Rabbi Zev Meisels: He knows seforim. “I remember seeing in such-and-such sefer 43 years ago…” and he goes to the beis medrash, he pulls it off the shelf, opens to the page, and there it is.

For many years, one of our readers was Rav Mordechai Marcus, an awesome talmid chacham, who was also extremely meticulous in pshat. If a writer got things wrong, he’d soon receive Rav Marcus’s comments written in very small Hebrew lettering between the lines of the manuscript, which he’d then have to decipher. And if the editor didn’t agree, you could call him, but you had to be really, really prepared, because he had the pshat of the sugya completely worked out.

Rabbi Eli Herzka: I’ll mention another reader whom we were zocheh to have, Rav Efraim Zuravin ztz”l. I specifically remember when I was working on the first few perakim of Yevamos, which was a favorite masechta of his. He was living in Eretz Yisrael, and we would spend hours on end fighting through the sugya, battling it out on the phone.

Rabbi Yechezkel Danziger: There was also Reb Eli Herzka’s cousin, Rav Nosson Baruch Herzka ztz”l, with whom I worked a lot.

Rabbi Zev Meisels: Personally speaking, the ability to interact and speak in learning with these people is for me one of the greatest things. That I could be zocheh to sit on the phone and speak in learning with Rav Yisrael Simcha Schorr is something very special.

Rabbi Yechezkel Danziger: I have long said that one of the great fringe benefits of working in ArtScroll is that I get to rub shoulders with people who are of a level that I would otherwise never have access to. And I got to know some very great people.

Rabbi Eli Herzka: As the level of sophistication of the project rose, those using the Shas appreciated it, spurring a desire for more, which in turn meant the level had to rise even further. Eventually we decided to keep it at a certain level, and not any higher, so that the main purpose of the work would not be lost. The aim was to provide the full pshat while also addressing the questions that would bother the average lomeid, the things that an intelligent person learning the sugya and keeping track of the shakla v’tarya would be puzzled by.

Rabbi Zev Meisels: We also sometimes discuss famous kushyos, things that we know people will expect us to address. And, of course, we cite many mar’eh mekomos to enable people to take their learning even deeper.

Rabbi Yechezkel Danziger: Speaking of asking the basic questions, I once received a call from someone who said he had a kushya on that day’s daf and was upset that we didn’t address it. He told me the kushya, and I agreed it was an excellent question. After the call ended, I started looking around, first in the Maharsha, then the Pnei Yehoshua, the Rashash, the Sfas Emes, all the main Acharonim who talk about pshat. None of them discussed this problem.

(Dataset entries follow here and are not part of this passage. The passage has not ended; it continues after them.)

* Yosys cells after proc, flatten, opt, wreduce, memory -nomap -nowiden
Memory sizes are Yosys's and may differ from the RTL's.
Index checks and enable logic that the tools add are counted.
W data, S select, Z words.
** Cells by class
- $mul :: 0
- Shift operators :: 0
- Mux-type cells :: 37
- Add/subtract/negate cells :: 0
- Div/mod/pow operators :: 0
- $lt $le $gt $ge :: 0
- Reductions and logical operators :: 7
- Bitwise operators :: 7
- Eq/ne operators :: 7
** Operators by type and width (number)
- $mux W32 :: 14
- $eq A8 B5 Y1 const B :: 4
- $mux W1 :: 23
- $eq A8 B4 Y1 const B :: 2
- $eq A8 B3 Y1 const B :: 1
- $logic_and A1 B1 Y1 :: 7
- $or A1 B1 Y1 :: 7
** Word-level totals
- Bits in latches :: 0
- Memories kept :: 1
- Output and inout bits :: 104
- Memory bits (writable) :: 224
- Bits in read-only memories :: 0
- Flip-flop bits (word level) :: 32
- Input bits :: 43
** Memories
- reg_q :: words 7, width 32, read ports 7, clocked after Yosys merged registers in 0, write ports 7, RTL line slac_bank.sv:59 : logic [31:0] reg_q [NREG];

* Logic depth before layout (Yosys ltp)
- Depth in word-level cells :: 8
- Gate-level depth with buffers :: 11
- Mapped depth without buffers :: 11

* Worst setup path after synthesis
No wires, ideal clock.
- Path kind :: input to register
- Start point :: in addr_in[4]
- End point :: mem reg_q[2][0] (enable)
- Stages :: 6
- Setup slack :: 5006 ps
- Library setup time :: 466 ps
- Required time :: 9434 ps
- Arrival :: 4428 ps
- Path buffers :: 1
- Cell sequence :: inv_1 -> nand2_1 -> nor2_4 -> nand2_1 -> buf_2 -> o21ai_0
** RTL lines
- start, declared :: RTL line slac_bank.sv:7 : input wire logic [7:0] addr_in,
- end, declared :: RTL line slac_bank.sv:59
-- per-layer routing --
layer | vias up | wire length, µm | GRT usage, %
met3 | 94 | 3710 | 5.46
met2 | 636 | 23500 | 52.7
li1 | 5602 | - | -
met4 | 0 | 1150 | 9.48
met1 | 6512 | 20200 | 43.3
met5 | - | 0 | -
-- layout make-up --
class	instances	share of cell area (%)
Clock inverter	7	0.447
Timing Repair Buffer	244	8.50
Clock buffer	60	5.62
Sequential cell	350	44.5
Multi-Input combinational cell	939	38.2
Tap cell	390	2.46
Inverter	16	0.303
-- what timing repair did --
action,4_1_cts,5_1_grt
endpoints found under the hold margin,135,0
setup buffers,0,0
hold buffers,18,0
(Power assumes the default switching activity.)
File: config.mk
export PLATFORM = sky130hd
export DESIGN_NAME = bor_reset_seq
export DESIGN_NICKNAME = d
export VERILOG_FILES = /design/src/rtl/bor_seq_pkg.sv /design/src/rtl/bor_sync_filter.sv /design/src/rtl/bor_reset_seq.sv
export SDC_FILE = /design/constraint.sdc
export NUM_CORES = 1
export LEC_CHECK = 0
export BUFFER_PORTS_ARGS = -buffer_cell sky130_fd_sc_hd__buf_2
export CORE_MARGIN = 1.5
export CORE_UTILIZATION = 51
export CTS_CLUSTER_SIZE = 12
export DETAILED_ROUTE_END_ITERATION = 12
export PLACE_DENSITY = 0.79
export SKIP_CTS_REPAIR_TIMING = 1
export SLEW_MARGIN = 30
export SYNTH_ARGS = -nofsm -noshare
export SYNTH_HDL_FRONTEND = slang
export SYNTH_SLANG_ARGS = --single-unit
File: constraint.sdc
create_clock -name sys_clk_in -period 5.4 [get_ports sys_clk_in]
set_clock_uncertainty 0.15 [all_clocks]
set_input_delay 0 -clock sys_clk_in [delete_from_list [all_inputs] [get_ports sys_clk_in]]
set_output_delay 0 -clock sys_clk_in [all_outputs]
set_load 0.03 [all_outputs]
==> config.mk <==
export PLATFORM = sky130hd
export DESIGN_NAME = vsl_access
export DESIGN_NICKNAME = d
export VERILOG_FILES = /design/src/vsl_access.v
export VERILOG_INCLUDE_DIRS = /design/src /design/src/src
export SDC_FILE = /design/constraint.sdc
export NUM_CORES = 1
export LEC_CHECK = 0
export ABC_AREA = 1
export BUFFER_PORTS_ARGS = -buffer_cell sky130_fd_sc_hd__buf_2
export CAP_MARGIN = 20
export CORE_MARGIN = 10
export CORE_UTILIZATION = 54
export CTS_CLUSTER_DIAMETER = 50
export DETAILED_ROUTE_END_ITERATION = 7
export PLACE_DENSITY = 0.8
export SYNTH_ARGS = -nofsm -noshare
export SYNTH_HDL_FRONTEND = slang
export SYNTH_SLANG_ARGS = --single-unit
export TNS_END_PERCENT = 100
==> constraint.sdc <==
create_clock -name i_clock -period 2.39 [get_ports i_clock]
set_input_delay 0 -clock i_clock [delete_from_list [all_inputs] [get_ports i_clock]]
set_output_delay 0 -clock i_clock [all_outputs]
set_load 0.01 [all_outputs]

So finally I called the fellow back and I said to him, “I don’t know why you’re upset with us. It’s a very good kushya, but the Maharsha didn’t ask it, nor did the Pnei Yehoshua, the Sfas Emes or the Rashash. So why are you angry at us?” That showed me people had come to expect a certain level of pshat from the ArtScroll Shas.

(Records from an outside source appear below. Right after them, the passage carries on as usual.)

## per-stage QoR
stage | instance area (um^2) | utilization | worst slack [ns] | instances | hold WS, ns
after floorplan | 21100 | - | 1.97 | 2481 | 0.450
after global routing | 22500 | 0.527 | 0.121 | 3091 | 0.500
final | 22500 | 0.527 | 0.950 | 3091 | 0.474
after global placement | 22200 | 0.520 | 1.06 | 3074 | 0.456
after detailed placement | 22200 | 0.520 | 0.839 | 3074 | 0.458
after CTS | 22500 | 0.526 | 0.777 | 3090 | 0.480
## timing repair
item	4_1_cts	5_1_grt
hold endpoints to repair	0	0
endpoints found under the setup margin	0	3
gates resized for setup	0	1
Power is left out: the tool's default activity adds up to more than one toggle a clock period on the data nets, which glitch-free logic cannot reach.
`config.mk`:
```
export PLATFORM = sky130hd
export DESIGN_NAME = smc_switch_matrix
export DESIGN_NICKNAME = d
export VERILOG_FILES = /design/src/rtl/smc_pkg.sv /design/src/rtl/smc_group_decode.sv /design/src/rtl/smc_switch_matrix.sv
export SDC_FILE = /design/constraint.sdc
export NUM_CORES = 1
export LEC_CHECK = 0
export ABC_AREA = 1
export BUFFER_PORTS_ARGS = -buffer_cell sky130_fd_sc_hd__buf_2
export CORE_MARGIN = 2
export CORE_UTILIZATION = 50
export CTS_BUF_LIST = sky130_fd_sc_hd__clkbuf_8
export CTS_CLUSTER_DIAMETER = 150
export DETAILED_ROUTE_END_ITERATION = 7
export PLACE_DENSITY = 0.74
export REMOVE_ABC_BUFFERS = 1
export SYNTH_ARGS = -nofsm -noshare
export SYNTH_HDL_FRONTEND = slang
export SYNTH_SLANG_ARGS = --single-unit
```
`constraint.sdc`:
```
create_clock -name clk_i -period 1.9 [get_ports clk_i]
set_input_delay 0.38 -clock clk_i [delete_from_list [all_inputs] [get_ports clk_i]]
set_output_delay 0.38 -clock clk_i [all_outputs]
set_load 0.005 [all_outputs]
```
<file path="config.mk">
export PLATFORM = sky130hd
export DESIGN_NAME = plc_cluster
export DESIGN_NICKNAME = d
export VERILOG_FILES = /design/src/shared/plc_pkg.sv /design/src/hdl/plc_cluster.sv
export SDC_FILE = /design/constraint.sdc
export NUM_CORES = 1
export LEC_CHECK = 0
export ABC_AREA = 1
export BUFFER_PORTS_ARGS = -buffer_cell sky130_fd_sc_hd__buf_4
export CORE_MARGIN = 10
export CORE_UTILIZATION = 61
export CTS_BUF_LIST = sky130_fd_sc_hd__clkbuf_16
export DETAILED_ROUTE_END_ITERATION = 8
export PLACE_DENSITY = 0.83
export SKIP_LAST_GASP = 1
export SLEW_MARGIN = 20
export SYNTH_ARGS = -nofsm -noshare
export SYNTH_HDL_FRONTEND = slang
export SYNTH_SLANG_ARGS = --single-unit
</file>
<file path="constraint.sdc">
create_clock -name sys_clk_i -period 11.05 [get_ports sys_clk_i]
set_input_delay 0.5525 -clock sys_clk_i [delete_from_list [all_inputs] [get_ports sys_clk_i]]
set_output_delay 0.5525 -clock sys_clk_i [all_outputs]
set_load 0.03 [all_outputs]
</file>
<file path="src/shared/plc_pkg.sv">
// Constants, field layouts and enumerations for the programmable logic cell cluster.
package plc_pkg;

  localparam int          PLC_CELLS        = 8;
  localparam logic [7:0]  PLC_ADDR_CFG     = 8'h00;
  localparam logic [7:0]  PLC_ADDR_STATUS  = 8'h04;
  localparam logic [7:0]  PLC_ADDR_LUT0    = 8'h20;
  localparam logic [7:0]  PLC_ADDR_LUT7    = 8'h3C;
  localparam logic [31:0] PLC_CFG_RESET    = 32'h0000_0000;
  localparam logic [15:0] PLC_LUT_RESET    = 16'h0000;

  localparam int PLC_CFG_MODE_LSB    = 0;
  localparam int PLC_CFG_FF_LSB      = 2;
  localparam int PLC_CFG_BYPASS      = 4;
  localparam int PLC_CFG_CLK_LSB     = 5;
  localparam int PLC_CFG_CLR_LSB     = 7;
  localparam int PLC_CFG_ALOAD       = 9;
  localparam int PLC_CFG_INVERT      = 10;
  localparam int PLC_CFG_LOCAL_REG   = 11;
  localparam int PLC_CFG_ROW_REG     = 12;
  localparam int PLC_CFG_CASC_EN     = 13;
  localparam int PLC_CFG_CHAIN_START = 14;
  localparam int PLC_CFG_CHAIN_END   = 15;
  localparam int PLC_ST_CARRY        = 16;
  localparam int PLC_ST_TRIBUS       = 17;

  typedef enum logic [1:0] {
    PLC_MODE_NORMAL    = 2'b00,
    PLC_MODE_ADDER     = 2'b01,
    PLC_MODE_UPDOWN    = 2'b10,
    PLC_MODE_CLEARABLE = 2'b11
  } plc_mode_e;

  typedef enum logic [1:0] {
    PLC_FF_D  = 2'b00,
    PLC_FF_T  = 2'b01,
    PLC_FF_JK = 2'b10,
    PLC_FF_SR = 2'b11
  } plc_ff_e;

  typedef enum logic [1:0] {
    PLC_CLK_GLOBAL   = 2'b00,
    PLC_CLK_PIN      = 2'b01,
    PLC_CLK_INTERNAL = 2'b10,
    PLC_CLK_FREE     = 2'b11
  } plc_clk_e;

  typedef enum logic [1:0] {
    PLC_CLR_FIRST    = 2'b00,
    PLC_CLR_SECOND   = 2'b01,
    PLC_CLR_PIN      = 2'b10,
    PLC_CLR_INTERNAL = 2'b11
  } plc_clr_e;

endpackage

</file>
<file path="src/hdl/plc_cluster.sv">
// Cluster of eight programmable logic cells with carry, cascade and tri-state emulation.
//
// Summary of operation
// Each cell has a 4-input lookup table, one register, carry and cascade links.
// The register acts as a D, T, JK or SR flip-flop.
// Bypass sends the lookup result straight to the cell outputs.
// Register clock and clear come from global, pin or internal sources.
// Local and row outputs are each selected independently.
// One output may carry the lookup result while the other carries the register.
// Carry in feeds the cell lookup and the next carry stage upward.
// Eight cells per cluster; longer chains continue into further clusters.
// Chains skip alternate clusters; last cell feeds the next cluster's first cell.
// Chains do not cross the memory block; a new chain starts beyond it.
// An n-bit adder uses n+1 cells; register is bypassed or accumulates. Here the register only stores the sum, with no feedback.
// Carry goes straight to the next bit; the final carry lands in a cell.
// Up/down counters have count enable, clock enable, direction and load.
// Counters use two 3-input functions and a 2:1 load multiplexer.
// Counter registers also load asynchronously through clear and preset.
// Clearable counters take a synchronous clear in place of cascade in.
// The load multiplexer output is ANDed with the synchronous clear.
// Emulated tri-state bus reads low on contention, high when undriven.
// Either cluster control line may serve as the asynchronous clear.
// In load mode the first control line copies the third input in.
// Third input held high makes the first control line a preset.
// Preset may use the clear with register input and output inverted.
// With load and clear, the second line clears and the first loads.
// Clock enable low holds the register; asynchronous controls still act.
// Clear wins over load when both are asserted.
module plc_cluster
  import plc_pkg::*;
(
  input  wire logic        sys_clk_i,
  input  wire logic        resetn_i,
  input  wire logic [7:0]  avs_address_i,
  input  wire logic        avs_read_i,
  input  wire logic        avs_write_i,
  input  wire logic [31:0] avs_writedata_i,
  input  wire logic [3:0]  avs_byteenable_i,
  output logic      [31:0] avs_readdata_o,
  output logic             avs_waitrequest_o,
  input  wire logic [7:0]  data_a_i,
  input  wire logic [7:0]  data_b_i,
  input  wire logic [7:0]  cell_input_third_i,
  input  wire logic        carry_in_i,
  input  wire logic        cascade_in_i,
  input  wire logic        cluster_control_first_i,
  input  wire logic        cluster_control_second_i,
  input  wire logic        global_clk_en_i,
  input  wire logic        internal_clk_en_i,
  input  wire logic        pin_clk_i,
  input  wire logic        pin_clear_i,
  input  wire logic        count_enable_i,
  input  wire logic        clock_enable_i,
  input  wire logic        up_down_i,
  input  wire logic        sync_load_i,
  input  wire logic [7:0]  tri_oe_i,
  output logic      [7:0]  local_out_o,
  output logic      [7:0]  row_out_o,
  output logic             carry_out_o,
  output logic             cascade_out_o,
  output logic             tri_bus_o
);

  //////////////////////////////////////////////////////////////////////////////
  // Helper functions.

  function automatic logic [31:0] plc_merge(input logic [31:0] old_v,
                                            input logic [31:0] new_v,
                                            input logic [3:0]  be);
    logic [31:0] res;
    res = old_v;
    for (int k = 0; k < 4; k++)
    begin
      if (be[k])
      begin
        res[k*8 +: 8] = new_v[k*8 +: 8];
      end
    end
    return res;
  endfunction

  function automatic logic plc_ff_next(input plc_ff_e kind,
                                       input logic    q,
                                       input logic    d,
                                       input logic    k);
    logic res;
    case (kind)
      PLC_FF_D:  res = d;
      PLC_FF_T:  res = q ^ d;
      PLC_FF_JK: res = (d & ~q) | (~k & q);
      PLC_FF_SR: res = d | (~k & q);
      default:   res = d;
    endcase
    return res;
  endfunction

  function automatic logic plc_tri_resolve(input logic [7:0] drv,
                                           input logic [7:0] oe);
    return (oe == 8'h00) | (((oe & (oe - 8'h01)) == 8'h00) & (|(drv & oe)));
  endfunction

  //////////////////////////////////////////////////////////////////////////////
  // Configuration registers and bus slave.

  logic [31:0] cfg_reg;
  logic [15:0] lut_reg [PLC_CELLS];
  logic        waitreq_reg;
  logic [31:0] rdata_reg;
  logic [7:0]  q_store_reg;
  logic [7:0]  q_vis;
  logic [7:0]  lut_val;
  logic [7:0]  d_val;
  logic        carry_final;
  logic        casc_final;
  logic        chain;
  logic        casc;
  logic        acc_ok;

  plc_mode_e mode;
  plc_ff_e   ff_kind;
  plc_clk_e  clk_src;
  plc_clr_e  clr_src;

  assign mode    = plc_mode_e'(cfg_reg[PLC_CFG_MODE_LSB +: 2]);
  assign ff_kind = plc_ff_e'(cfg_reg[PLC_CFG_FF_LSB +: 2]);
  assign clk_src = plc_clk_e'(cfg_reg[PLC_CFG_CLK_LSB +: 2]);
  assign clr_src = plc_clr_e'(cfg_reg[PLC_CFG_CLR_LSB +: 2]);
  assign acc_ok  = (avs_read_i | avs_write_i) & ~waitreq_reg;

  always_ff @(posedge sys_clk_i)
  begin
    if (!resetn_i)
    begin
      waitreq_reg <= 1'b1;
    end
    else
    begin
      waitreq_reg <= ~((avs_read_i | avs_write_i) & waitreq_reg);
    end
  end

  always_ff @(posedge sys_clk_i)
  begin
    if (!resetn_i)
    begin
      cfg_reg <= PLC_CFG_RESET;
      for (int i = 0; i < PLC_CELLS; i++)
      begin
        lut_reg[i] <= PLC_LUT_RESET;
      end
    end
    else if (avs_write_i && acc_ok)
    begin
      if (avs_address_i == PLC_ADDR_CFG)
      begin
        cfg_reg <= plc_merge(cfg_reg, avs_writedata_i, avs_byteenable_i);
      end
      for (int i = 0; i < PLC_CELLS; i++)
      begin
        if (avs_address_i == PLC_ADDR_LUT0 + 8'(i * 4))
        begin
          lut_reg[i] <= 16'(plc_merge({16'h0000, lut_reg[i]}, avs_writedata_i,
                                      avs_byteenable_i));
        end
      end
    end
  end

  always_ff @(posedge sys_clk_i)
  begin
    if (!resetn_i)
    begin
      rdata_reg <= 32'h0000_0000;
    end
    else if ((avs_read_i | avs_write_i) && waitreq_reg)
    begin
      rdata_reg <= 32'h0000_0000;
      if (avs_address_i == PLC_ADDR_CFG)
      begin
        rdata_reg <= cfg_reg;
      end
      else if (avs_address_i == PLC_ADDR_STATUS)
      begin
        rdata_reg <= {14'h0000, tri_bus_o, carry_out_o, lut_val, q_vis};
      end
      else if (avs_address_i >= PLC_ADDR_LUT0 && avs_address_i <= PLC_ADDR_LUT7
               && avs_address_i[1:0] == 2'b00)
      begin
        rdata_reg <= {16'h0000, lut_reg[avs_address_i[4:2]]};
      end
    end
  end

  assign avs_readdata_o    = rdata_reg;
  assign avs_waitrequest_o = waitreq_reg;

  //////////////////////////////////////////////////////////////////////////////
  // Pin synchronisers and register control selection.

  logic pclk_s1_reg;
  logic pclk_s2_reg;
  logic pclk_s3_reg;
  logic pclr_s1_reg;
  logic pclr_s2_reg;
  logic clk_fire;
  logic clr_hit;
  logic ld_hit;

  always_ff @(posedge sys_clk_i)
  begin
    if (!resetn_i)
    begin
      pclk_s1_reg <= 1'b0;
      pclk_s2_reg <= 1'b0;
      pclk_s3_reg <= 1'b0;
      pclr_s1_reg <= 1'b0;
      pclr_s2_reg <= 1'b0;
    end
    else
    begin
      pclk_s1_reg <= pin_clk_i;
      pclk_s2_reg <= pclk_s1_reg;
      pclk_s3_reg <= pclk_s2_reg;
      pclr_s1_reg <= pin_clear_i;
      pclr_s2_reg <= pclr_s1_reg;
    end
  end

  always_comb
  begin
    case (clk_src)
      PLC_CLK_GLOBAL:   clk_fire = global_clk_en_i;
      PLC_CLK_PIN:      clk_fire = pclk_s2_reg & ~pclk_s3_reg;
      PLC_CLK_INTERNAL: clk_fire = internal_clk_en_i;
      default:          clk_fire = 1'b1;
    endcase
    if (cfg_reg[PLC_CFG_ALOAD])
    begin
      clr_hit = (clr_src != PLC_CLR_FIRST) & cluster_control_second_i;
    end
    else
    begin
      case (clr_src)
        PLC_CLR_FIRST:  clr_hit = cluster_control_first_i;
        PLC_CLR_SECOND: clr_hit = cluster_control_second_i;
        PLC_CLR_PIN:    clr_hit = pclr_s2_reg;
        default:        clr_hit = lut_val[7];
      endcase
    end
    ld_hit = cfg_reg[PLC_CFG_ALOAD] & cluster_control_first_i;
  end

  //////////////////////////////////////////////////////////////////////////////
  // Lookup tables, carry chain and cascade chain.

  assign q_vis = q_store_reg ^ {8{cfg_reg[PLC_CFG_INVERT]}};

  always_comb
  begin
    chain = cfg_reg[PLC_CFG_CHAIN_START] ? (mode != PLC_MODE_ADDER) : carry_in_i;
    if (mode == PLC_MODE_UPDOWN || mode == PLC_MODE_CLEARABLE)
    begin
      chain = chain & count_enable_i;
    end
    casc    = cascade_in_i;
    lut_val = 8'h00;
    d_val   = 8'h00;
    for (int i = 0; i < PLC_CELLS; i++)
    begin
      case (mode)
        PLC_MODE_ADDER:
        begin
          if (i == PLC_CELLS - 1 && cfg_reg[PLC_CFG_CHAIN_END])
          begin
            lut_val[i] = chain;
          end
          else
          begin
            lut_val[i] = data_a_i[i] ^ data_b_i[i] ^ chain;
            chain = (data_a_i[i] & data_b_i[i]) | (chain & (data_a_i[i] ^ data_b_i[i]));
          end
          d_val[i] = lut_val[i];
        end
        PLC_MODE_UPDOWN:
        begin
          lut_val[i] = q_vis[i] ^ chain;
          chain = (up_down_i ? q_vis[i] : ~q_vis[i]) & chain;
          d_val[i] = sync_load_i ? data_a_i[i] : lut_val[i];
        end
        PLC_MODE_CLEARABLE:
        begin
          lut_val[i] = q_vis[i] ^ chain;
          chain = q_vis[i] & chain;
          d_val[i] = (sync_load_i ? data_a_i[i] : lut_val[i]) & cascade_in_i;
        end
        default:
        begin
          lut_val[i] = lut_reg[i][{chain, cell_input_third_i[i],
                                   data_b_i[i], data_a_i[i]}];
          if (cfg_reg[PLC_CFG_CASC_EN])
          begin
            lut_val[i] = lut_val[i] & casc;
          end
          casc = lut_val[i];
          d_val[i] = lut_val[i];
        end
      endcase
    end
    carry_final = chain;
    casc_final  = casc;
  end

  //////////////////////////////////////////////////////////////////////////////
  // Cell registers.

  always_ff @(posedge sys_clk_i)
  begin
    if (!resetn_i)
    begin
      q_store_reg <= 8'h00;
    end
    else if (clr_hit)
    begin
      q_store_reg <= 8'h00;
    end
    else if (ld_hit)
    begin
      q_store_reg <= cell_input_third_i ^ {8{cfg_reg[PLC_CFG_INVERT]}};
    end
    else if (clk_fire && clock_enable_i)
    begin
      for (int i = 0; i < PLC_CELLS; i++)
      begin
        q_store_reg[i] <= cfg_reg[PLC_CFG_INVERT] ^ plc_ff_next(
          (mode == PLC_MODE_NORMAL) ? ff_kind : PLC_FF_D, q_vis[i], d_val[i], data_b_i[i]);
      end
    end
  end

  //////////////////////////////////////////////////////////////////////////////
  // Registered cell outputs and tri-state emulation.

  always_ff @(posedge sys_clk_i)
  begin
    if (!resetn_i)
    begin
      local_out_o   <= 8'h00;
      row_out_o     <= 8'h00;
      carry_out_o   <= 1'b0;
      cascade_out_o <= 1'b0;
      tri_bus_o     <= 1'b1;
    end
    else
    begin
      local_out_o   <= (cfg_reg[PLC_CFG_LOCAL_REG] & ~cfg_reg[PLC_CFG_BYPASS]) ?
                       q_vis : lut_val;
      row_out_o     <= (cfg_reg[PLC_CFG_ROW_REG] & ~cfg_reg[PLC_CFG_BYPASS]) ?
                       q_vis : lut_val;
      carry_out_o   <= carry_final;
      cascade_out_o <= casc_final;
      tri_bus_o     <= plc_tri_resolve(lut_val, tri_oe_i);
    end
  end
endmodule

</file>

Rabbi Eli Herzka: A relative of mine who attends a Daf Yomi shiur told me that what the ArtScroll Gemara did for him was this: It used to be that when someone in the shiur asked a kushya — and it might have been something that was bothering everyone there — if the maggid shiur hadn’t thought of the kushya, he would dismiss it because he didn’t know the answer. So people would get the feeling something must be wrong with them since they didn’t understand the Gemara.

But once ArtScroll appeared and they found that the questions bothering them were addressed in the notes, they realized they were really on the right track. It gave them a geshmak to know they were asking a legitimate question about the basic pshat of the sugya.

I must add that Reb Yechezkel gets credit for training the entire staff, so that despite the fact that we have different writers for the various masechtos, the material is uniform in style and approach. Someone with a keen eye for detail can perhaps tell the difference between one sugya and another, but the average person will have difficulty discerning the point at which one writer concluded and another commenced his work.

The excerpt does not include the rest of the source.